## PROBLEM:
Gather each line containing the string "detailed" from these entries.
** DATA EXCERPTS follows **
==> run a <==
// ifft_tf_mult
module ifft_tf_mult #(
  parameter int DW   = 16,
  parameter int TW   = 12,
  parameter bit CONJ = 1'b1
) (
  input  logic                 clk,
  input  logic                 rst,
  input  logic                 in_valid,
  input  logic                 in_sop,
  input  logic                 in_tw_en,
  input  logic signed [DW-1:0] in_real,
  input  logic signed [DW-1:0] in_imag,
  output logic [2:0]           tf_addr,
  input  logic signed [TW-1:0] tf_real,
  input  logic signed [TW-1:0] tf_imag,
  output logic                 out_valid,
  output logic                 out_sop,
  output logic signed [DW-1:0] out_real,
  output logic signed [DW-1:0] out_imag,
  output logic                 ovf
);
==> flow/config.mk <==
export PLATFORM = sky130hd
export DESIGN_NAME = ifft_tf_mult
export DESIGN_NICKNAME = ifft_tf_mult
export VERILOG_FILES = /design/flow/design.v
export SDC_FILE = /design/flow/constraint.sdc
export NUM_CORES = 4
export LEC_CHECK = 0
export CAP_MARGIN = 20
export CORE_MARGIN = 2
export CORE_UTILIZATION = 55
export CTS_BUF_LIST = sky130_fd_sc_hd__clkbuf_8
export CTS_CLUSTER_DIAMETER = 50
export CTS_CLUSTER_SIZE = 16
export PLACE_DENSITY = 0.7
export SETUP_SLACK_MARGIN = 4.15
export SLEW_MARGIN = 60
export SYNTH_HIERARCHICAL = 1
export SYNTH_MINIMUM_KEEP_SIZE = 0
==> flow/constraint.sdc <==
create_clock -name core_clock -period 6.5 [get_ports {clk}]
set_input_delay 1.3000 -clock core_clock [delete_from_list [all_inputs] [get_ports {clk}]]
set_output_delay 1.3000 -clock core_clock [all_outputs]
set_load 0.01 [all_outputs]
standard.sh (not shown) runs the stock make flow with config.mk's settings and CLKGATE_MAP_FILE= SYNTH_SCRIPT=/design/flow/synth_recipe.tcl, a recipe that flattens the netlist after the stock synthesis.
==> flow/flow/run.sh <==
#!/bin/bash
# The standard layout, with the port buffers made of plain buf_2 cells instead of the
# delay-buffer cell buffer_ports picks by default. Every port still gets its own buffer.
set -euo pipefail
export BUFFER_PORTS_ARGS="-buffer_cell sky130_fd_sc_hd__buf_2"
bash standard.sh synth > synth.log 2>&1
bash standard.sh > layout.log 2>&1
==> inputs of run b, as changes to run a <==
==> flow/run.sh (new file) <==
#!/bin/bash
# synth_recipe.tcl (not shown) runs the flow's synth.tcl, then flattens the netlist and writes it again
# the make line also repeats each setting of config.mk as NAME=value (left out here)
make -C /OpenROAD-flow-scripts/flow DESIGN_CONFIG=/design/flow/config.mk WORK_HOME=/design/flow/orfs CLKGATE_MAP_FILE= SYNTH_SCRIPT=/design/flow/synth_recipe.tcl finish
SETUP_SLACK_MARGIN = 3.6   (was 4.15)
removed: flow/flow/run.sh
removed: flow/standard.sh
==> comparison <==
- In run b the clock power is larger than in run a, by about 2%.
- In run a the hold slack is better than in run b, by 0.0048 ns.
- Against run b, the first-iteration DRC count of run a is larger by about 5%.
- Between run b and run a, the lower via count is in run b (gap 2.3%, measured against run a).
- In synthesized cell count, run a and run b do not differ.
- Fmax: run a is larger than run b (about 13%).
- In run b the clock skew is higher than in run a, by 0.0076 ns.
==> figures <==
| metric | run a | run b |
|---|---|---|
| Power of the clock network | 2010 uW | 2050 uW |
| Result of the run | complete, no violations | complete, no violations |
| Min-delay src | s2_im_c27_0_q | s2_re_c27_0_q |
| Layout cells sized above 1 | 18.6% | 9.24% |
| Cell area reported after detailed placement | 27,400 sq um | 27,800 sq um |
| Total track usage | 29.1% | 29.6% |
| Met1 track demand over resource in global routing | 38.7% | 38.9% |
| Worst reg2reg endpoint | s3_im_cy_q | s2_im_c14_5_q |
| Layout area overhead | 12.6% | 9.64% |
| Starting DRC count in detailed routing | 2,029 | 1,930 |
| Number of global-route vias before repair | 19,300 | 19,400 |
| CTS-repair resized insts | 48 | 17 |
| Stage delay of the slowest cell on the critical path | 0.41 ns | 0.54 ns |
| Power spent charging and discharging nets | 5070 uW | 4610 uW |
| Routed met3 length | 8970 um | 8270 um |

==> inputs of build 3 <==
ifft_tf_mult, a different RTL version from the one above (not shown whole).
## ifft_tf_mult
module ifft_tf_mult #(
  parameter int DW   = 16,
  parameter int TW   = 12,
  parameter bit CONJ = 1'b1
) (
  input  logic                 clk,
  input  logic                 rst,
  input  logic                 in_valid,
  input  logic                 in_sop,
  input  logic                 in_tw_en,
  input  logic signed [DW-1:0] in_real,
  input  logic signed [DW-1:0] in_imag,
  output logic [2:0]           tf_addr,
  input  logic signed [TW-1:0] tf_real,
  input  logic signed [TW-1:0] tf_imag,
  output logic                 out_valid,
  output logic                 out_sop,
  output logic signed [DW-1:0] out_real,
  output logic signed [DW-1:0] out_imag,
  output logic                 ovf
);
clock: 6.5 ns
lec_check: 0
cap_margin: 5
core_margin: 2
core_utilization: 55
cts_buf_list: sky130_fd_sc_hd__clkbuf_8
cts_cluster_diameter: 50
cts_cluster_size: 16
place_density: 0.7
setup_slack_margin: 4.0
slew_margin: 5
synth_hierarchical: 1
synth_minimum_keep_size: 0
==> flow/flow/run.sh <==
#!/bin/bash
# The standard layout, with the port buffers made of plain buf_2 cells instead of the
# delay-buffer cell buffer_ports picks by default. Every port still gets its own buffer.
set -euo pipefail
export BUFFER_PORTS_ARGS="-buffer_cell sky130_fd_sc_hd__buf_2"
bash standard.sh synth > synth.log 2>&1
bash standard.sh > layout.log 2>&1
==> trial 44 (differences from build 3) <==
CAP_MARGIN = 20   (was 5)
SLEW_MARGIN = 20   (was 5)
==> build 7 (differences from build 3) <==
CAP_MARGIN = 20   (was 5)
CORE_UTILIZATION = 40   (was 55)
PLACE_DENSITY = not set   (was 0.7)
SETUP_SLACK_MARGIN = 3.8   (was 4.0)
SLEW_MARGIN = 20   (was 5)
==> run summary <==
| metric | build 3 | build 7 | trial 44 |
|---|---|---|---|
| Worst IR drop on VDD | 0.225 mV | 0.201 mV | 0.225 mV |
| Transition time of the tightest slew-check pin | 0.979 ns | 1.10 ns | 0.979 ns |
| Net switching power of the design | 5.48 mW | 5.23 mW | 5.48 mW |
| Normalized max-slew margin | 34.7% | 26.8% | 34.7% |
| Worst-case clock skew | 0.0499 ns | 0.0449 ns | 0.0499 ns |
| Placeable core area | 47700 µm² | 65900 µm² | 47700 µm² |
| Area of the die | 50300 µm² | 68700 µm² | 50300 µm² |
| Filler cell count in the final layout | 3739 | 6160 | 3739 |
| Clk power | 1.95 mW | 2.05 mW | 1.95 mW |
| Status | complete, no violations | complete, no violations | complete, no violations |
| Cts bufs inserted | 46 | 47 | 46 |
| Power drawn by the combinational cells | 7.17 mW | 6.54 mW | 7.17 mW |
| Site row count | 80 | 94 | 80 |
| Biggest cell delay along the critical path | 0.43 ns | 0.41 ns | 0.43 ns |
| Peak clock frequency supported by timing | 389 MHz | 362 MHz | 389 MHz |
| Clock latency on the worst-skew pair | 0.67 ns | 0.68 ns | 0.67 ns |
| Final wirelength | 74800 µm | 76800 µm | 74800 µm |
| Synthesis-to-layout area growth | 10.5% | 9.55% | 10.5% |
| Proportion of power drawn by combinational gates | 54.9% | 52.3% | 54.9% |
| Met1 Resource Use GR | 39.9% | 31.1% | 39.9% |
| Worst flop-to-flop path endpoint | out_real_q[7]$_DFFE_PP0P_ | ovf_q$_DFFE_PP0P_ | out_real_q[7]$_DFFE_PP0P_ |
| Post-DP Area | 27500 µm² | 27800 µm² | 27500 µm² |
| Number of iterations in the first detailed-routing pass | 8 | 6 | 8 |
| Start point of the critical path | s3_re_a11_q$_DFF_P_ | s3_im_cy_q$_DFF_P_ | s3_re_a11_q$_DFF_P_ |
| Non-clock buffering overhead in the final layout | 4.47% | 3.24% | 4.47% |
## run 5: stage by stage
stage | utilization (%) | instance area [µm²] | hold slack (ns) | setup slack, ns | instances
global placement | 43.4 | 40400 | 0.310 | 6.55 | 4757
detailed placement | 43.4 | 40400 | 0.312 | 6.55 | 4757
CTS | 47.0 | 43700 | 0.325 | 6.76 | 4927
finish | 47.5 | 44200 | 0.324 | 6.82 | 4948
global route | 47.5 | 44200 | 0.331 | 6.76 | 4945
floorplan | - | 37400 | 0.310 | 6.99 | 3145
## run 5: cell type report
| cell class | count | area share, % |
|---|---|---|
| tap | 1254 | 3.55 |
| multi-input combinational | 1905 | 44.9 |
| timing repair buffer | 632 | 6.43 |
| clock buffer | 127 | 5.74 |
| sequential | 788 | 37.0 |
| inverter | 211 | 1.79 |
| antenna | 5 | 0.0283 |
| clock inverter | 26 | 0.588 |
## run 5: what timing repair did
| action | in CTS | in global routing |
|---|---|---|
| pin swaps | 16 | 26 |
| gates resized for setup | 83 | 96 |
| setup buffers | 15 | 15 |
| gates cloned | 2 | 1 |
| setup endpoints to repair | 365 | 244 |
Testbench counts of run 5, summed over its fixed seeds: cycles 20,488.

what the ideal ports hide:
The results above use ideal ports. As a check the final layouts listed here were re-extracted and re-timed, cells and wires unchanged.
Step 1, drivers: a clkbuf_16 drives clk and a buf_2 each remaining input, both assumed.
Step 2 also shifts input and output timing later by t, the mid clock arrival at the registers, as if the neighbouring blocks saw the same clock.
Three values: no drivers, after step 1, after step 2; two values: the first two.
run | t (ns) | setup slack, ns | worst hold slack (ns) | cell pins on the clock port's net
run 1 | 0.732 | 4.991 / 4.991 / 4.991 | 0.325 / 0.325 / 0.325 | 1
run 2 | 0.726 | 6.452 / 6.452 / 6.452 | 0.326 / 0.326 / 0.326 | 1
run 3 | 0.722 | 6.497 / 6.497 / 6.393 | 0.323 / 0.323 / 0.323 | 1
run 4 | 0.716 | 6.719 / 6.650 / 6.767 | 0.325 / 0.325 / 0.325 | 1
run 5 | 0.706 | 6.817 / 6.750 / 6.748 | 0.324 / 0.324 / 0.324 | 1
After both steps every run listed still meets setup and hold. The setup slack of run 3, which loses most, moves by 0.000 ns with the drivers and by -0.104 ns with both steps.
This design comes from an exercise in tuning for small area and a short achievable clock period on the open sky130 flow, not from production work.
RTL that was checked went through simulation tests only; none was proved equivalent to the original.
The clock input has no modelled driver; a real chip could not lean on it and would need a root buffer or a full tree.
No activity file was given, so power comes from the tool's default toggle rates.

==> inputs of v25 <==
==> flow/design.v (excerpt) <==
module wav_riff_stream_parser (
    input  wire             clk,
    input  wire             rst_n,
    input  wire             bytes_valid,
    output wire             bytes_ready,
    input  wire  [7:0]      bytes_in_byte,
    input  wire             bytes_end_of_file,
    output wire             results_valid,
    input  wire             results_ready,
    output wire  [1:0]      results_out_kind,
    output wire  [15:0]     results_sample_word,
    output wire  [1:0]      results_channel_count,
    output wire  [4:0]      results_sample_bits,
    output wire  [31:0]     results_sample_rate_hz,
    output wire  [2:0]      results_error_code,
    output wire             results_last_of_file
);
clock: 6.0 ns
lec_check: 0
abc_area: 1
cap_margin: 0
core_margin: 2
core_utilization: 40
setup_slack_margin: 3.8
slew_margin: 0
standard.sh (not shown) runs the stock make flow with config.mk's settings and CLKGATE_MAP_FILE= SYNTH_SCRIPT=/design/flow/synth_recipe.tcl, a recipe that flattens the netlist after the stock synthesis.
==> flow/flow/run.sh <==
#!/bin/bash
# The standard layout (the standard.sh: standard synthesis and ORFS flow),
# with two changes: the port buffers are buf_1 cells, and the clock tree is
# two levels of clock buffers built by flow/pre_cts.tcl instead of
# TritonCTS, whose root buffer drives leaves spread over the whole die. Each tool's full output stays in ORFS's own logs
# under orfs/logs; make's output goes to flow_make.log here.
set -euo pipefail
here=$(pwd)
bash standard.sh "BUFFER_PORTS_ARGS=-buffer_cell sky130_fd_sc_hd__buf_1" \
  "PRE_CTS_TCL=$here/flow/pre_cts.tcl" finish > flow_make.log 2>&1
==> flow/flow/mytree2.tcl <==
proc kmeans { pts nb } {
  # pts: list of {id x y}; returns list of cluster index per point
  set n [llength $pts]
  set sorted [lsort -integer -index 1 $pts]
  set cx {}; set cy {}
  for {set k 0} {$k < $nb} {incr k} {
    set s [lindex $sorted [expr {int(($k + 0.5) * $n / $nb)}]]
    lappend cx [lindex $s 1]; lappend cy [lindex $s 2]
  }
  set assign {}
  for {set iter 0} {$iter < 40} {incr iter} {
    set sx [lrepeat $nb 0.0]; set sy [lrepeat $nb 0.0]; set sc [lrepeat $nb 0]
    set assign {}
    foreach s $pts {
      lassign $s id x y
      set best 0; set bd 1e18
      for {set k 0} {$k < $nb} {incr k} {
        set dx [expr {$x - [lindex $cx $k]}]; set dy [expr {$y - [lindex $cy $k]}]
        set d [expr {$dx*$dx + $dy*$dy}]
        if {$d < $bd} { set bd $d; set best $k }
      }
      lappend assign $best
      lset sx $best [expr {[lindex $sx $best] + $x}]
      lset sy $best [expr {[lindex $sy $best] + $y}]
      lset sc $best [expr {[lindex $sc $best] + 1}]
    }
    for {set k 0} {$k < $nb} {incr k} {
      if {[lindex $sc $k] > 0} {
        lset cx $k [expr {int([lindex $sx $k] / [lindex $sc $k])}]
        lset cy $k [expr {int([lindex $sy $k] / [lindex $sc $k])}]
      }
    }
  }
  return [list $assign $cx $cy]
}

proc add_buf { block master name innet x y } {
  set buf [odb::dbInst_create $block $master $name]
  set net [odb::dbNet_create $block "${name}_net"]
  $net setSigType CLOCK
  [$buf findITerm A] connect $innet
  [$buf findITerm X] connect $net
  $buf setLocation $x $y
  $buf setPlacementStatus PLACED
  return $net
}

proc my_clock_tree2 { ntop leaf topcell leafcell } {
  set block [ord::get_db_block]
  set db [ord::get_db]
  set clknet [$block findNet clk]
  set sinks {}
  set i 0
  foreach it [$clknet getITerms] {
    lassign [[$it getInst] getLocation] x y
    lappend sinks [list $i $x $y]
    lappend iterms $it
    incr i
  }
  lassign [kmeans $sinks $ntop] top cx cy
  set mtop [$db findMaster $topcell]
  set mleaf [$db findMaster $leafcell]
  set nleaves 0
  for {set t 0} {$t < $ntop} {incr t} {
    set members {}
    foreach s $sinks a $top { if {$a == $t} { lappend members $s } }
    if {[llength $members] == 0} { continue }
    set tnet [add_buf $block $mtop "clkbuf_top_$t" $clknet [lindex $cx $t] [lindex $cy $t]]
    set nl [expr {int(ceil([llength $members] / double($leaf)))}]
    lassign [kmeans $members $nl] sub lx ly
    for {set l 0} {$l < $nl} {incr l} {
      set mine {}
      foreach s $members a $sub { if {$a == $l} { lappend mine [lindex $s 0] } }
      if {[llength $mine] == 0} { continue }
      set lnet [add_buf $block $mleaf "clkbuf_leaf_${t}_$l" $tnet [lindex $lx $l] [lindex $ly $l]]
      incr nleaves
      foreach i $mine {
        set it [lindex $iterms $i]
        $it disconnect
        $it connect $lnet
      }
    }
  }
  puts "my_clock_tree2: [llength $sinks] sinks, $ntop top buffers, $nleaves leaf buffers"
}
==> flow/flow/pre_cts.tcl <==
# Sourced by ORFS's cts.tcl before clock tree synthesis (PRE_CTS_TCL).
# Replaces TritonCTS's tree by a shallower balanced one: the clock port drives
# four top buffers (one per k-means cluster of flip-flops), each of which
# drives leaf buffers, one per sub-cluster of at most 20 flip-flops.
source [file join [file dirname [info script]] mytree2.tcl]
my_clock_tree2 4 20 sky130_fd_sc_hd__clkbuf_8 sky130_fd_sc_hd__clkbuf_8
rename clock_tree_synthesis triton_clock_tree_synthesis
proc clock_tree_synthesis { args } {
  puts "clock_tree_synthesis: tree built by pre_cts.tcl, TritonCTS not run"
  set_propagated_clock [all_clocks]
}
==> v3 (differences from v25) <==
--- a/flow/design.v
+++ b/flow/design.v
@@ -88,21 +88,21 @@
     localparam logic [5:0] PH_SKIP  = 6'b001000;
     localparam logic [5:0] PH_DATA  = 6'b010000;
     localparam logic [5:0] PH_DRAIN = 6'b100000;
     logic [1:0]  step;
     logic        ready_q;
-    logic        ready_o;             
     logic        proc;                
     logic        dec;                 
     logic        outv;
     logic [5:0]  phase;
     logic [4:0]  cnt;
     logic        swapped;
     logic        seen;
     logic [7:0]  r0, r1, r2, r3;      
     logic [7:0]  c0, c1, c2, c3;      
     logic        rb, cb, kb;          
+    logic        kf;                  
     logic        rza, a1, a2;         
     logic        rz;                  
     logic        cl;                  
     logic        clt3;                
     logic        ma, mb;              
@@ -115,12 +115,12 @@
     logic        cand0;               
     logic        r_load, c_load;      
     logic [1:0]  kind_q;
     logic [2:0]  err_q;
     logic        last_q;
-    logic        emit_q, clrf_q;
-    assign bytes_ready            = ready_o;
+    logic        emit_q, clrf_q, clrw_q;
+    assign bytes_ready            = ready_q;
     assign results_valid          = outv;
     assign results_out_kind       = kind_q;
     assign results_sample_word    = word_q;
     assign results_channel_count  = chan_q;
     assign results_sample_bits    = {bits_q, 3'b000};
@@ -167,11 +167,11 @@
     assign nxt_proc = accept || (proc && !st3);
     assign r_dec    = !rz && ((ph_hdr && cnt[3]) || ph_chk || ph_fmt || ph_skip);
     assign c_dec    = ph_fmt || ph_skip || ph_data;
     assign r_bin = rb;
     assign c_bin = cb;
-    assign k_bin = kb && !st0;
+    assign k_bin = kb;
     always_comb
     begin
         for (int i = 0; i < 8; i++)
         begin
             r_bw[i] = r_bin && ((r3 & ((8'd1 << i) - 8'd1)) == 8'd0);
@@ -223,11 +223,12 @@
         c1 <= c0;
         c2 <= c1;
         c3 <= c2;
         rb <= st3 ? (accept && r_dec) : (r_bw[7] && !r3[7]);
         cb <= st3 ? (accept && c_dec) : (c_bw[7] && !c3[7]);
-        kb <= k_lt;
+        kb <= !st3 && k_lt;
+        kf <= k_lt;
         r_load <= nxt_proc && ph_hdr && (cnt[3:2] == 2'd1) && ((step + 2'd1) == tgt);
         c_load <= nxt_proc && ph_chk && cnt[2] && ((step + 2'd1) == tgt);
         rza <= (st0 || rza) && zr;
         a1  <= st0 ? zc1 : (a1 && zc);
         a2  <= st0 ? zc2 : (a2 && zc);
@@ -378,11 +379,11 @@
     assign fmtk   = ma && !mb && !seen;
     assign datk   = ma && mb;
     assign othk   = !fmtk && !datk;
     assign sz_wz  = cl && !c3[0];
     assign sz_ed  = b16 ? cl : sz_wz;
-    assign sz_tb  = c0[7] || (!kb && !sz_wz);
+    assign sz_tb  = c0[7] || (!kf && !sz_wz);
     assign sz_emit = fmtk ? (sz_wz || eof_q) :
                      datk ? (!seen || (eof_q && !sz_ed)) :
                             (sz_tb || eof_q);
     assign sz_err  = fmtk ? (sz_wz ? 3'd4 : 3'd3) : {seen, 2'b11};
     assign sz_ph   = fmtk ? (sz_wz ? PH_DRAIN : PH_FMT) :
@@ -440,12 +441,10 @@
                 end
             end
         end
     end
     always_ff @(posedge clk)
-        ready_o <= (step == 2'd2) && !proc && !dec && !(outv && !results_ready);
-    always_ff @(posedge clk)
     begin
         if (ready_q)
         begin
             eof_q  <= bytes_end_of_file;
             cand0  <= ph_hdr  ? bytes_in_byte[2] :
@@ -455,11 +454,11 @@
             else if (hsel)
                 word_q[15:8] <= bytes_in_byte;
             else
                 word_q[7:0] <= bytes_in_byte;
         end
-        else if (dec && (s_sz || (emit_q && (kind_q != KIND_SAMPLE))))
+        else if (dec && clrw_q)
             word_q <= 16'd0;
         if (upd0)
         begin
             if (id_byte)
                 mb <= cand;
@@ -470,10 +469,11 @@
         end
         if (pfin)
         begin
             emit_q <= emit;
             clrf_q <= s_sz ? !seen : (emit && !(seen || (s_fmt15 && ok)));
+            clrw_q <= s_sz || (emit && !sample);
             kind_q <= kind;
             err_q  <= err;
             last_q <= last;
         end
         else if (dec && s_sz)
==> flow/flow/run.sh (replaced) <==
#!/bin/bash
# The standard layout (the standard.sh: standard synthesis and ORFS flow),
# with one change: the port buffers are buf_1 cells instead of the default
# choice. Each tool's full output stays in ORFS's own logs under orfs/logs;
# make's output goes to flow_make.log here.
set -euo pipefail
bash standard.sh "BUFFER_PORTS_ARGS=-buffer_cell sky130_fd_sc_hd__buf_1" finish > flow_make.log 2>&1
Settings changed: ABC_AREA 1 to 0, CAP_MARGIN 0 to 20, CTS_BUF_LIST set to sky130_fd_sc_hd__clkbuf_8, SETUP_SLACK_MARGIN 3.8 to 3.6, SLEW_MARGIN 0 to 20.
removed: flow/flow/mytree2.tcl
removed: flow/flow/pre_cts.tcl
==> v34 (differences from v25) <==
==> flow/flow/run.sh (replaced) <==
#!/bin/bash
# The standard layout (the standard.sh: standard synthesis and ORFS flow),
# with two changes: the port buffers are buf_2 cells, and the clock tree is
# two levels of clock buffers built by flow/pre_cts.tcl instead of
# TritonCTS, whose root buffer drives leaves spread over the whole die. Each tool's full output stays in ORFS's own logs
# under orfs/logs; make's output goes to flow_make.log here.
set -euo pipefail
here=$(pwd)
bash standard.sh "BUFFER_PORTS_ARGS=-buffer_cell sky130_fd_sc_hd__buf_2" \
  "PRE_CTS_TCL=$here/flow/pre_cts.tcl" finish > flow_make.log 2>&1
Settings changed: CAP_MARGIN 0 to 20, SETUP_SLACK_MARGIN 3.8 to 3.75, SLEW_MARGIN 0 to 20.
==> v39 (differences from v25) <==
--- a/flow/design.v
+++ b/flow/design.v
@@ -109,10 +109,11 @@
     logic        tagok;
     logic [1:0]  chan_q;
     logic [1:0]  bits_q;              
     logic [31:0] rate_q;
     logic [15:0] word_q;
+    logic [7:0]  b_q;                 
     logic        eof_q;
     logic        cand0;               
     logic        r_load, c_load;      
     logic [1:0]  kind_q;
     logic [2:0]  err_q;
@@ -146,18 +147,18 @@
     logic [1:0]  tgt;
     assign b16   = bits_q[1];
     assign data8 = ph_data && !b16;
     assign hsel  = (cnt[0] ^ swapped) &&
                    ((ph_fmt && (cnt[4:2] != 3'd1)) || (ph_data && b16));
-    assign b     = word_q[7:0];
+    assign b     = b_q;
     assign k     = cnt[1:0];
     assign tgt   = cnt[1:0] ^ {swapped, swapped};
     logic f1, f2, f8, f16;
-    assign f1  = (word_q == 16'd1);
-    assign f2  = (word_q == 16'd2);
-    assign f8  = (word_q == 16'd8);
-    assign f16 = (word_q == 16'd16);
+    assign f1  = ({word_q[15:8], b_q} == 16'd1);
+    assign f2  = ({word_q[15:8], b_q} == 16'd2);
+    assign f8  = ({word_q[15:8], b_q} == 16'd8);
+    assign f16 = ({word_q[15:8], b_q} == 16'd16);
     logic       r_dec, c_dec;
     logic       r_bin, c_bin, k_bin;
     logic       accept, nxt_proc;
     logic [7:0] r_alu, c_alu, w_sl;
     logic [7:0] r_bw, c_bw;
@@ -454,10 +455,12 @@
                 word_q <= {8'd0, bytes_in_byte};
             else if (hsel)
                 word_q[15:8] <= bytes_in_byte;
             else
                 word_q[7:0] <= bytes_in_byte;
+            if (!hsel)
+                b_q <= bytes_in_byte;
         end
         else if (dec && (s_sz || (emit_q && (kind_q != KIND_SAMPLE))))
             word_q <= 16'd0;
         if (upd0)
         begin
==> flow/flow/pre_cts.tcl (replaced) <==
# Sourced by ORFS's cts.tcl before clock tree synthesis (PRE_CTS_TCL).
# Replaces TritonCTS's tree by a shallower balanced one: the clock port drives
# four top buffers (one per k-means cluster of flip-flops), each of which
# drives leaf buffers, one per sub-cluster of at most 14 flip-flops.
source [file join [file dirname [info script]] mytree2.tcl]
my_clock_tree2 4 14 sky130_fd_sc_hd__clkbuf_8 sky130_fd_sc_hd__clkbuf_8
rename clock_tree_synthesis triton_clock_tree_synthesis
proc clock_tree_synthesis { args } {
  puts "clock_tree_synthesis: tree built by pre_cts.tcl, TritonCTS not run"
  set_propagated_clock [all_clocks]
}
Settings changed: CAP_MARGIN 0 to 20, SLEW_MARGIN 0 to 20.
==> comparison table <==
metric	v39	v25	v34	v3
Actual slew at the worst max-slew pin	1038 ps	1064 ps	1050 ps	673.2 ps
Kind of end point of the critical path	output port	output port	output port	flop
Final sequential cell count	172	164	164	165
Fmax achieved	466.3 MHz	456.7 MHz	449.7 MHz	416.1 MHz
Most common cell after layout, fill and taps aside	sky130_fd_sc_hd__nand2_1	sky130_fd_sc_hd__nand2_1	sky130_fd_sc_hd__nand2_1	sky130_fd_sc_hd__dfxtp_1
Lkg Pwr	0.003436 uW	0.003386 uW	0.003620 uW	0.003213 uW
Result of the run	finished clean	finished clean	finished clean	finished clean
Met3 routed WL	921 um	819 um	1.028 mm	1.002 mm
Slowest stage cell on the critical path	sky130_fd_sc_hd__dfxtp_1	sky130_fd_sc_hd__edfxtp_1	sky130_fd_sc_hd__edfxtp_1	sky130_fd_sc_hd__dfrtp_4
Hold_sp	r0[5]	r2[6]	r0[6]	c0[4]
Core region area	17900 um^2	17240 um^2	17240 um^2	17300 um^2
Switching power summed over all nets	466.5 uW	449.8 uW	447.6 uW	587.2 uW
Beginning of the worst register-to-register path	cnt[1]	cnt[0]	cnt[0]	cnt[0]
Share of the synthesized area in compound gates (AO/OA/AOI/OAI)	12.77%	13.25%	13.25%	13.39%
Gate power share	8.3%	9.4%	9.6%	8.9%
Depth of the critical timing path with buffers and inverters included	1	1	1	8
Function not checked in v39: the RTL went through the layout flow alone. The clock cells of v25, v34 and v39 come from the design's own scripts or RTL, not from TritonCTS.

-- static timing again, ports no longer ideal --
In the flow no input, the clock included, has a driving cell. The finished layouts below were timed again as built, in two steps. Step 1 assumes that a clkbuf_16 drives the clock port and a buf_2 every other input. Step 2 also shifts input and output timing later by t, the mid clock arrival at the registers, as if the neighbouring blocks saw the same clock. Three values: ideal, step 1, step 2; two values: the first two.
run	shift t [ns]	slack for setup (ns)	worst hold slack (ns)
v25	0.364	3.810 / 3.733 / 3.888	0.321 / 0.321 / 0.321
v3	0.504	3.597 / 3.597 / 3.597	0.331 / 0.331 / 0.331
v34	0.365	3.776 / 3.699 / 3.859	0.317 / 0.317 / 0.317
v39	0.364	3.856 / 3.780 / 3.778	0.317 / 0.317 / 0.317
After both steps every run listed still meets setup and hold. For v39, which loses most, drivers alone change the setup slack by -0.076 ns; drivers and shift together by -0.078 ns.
** End of DATA EXCERPTS **
## EXERCISE RESULT:
| Cell area reported after detailed placement | 27,400 sq um | 27,800 sq um |
| Starting DRC count in detailed routing | 2,029 | 1,930 |
| Number of iterations in the first detailed-routing pass | 8 | 6 | 8 |
detailed placement | 43.4 | 40400 | 0.312 | 6.55 | 4757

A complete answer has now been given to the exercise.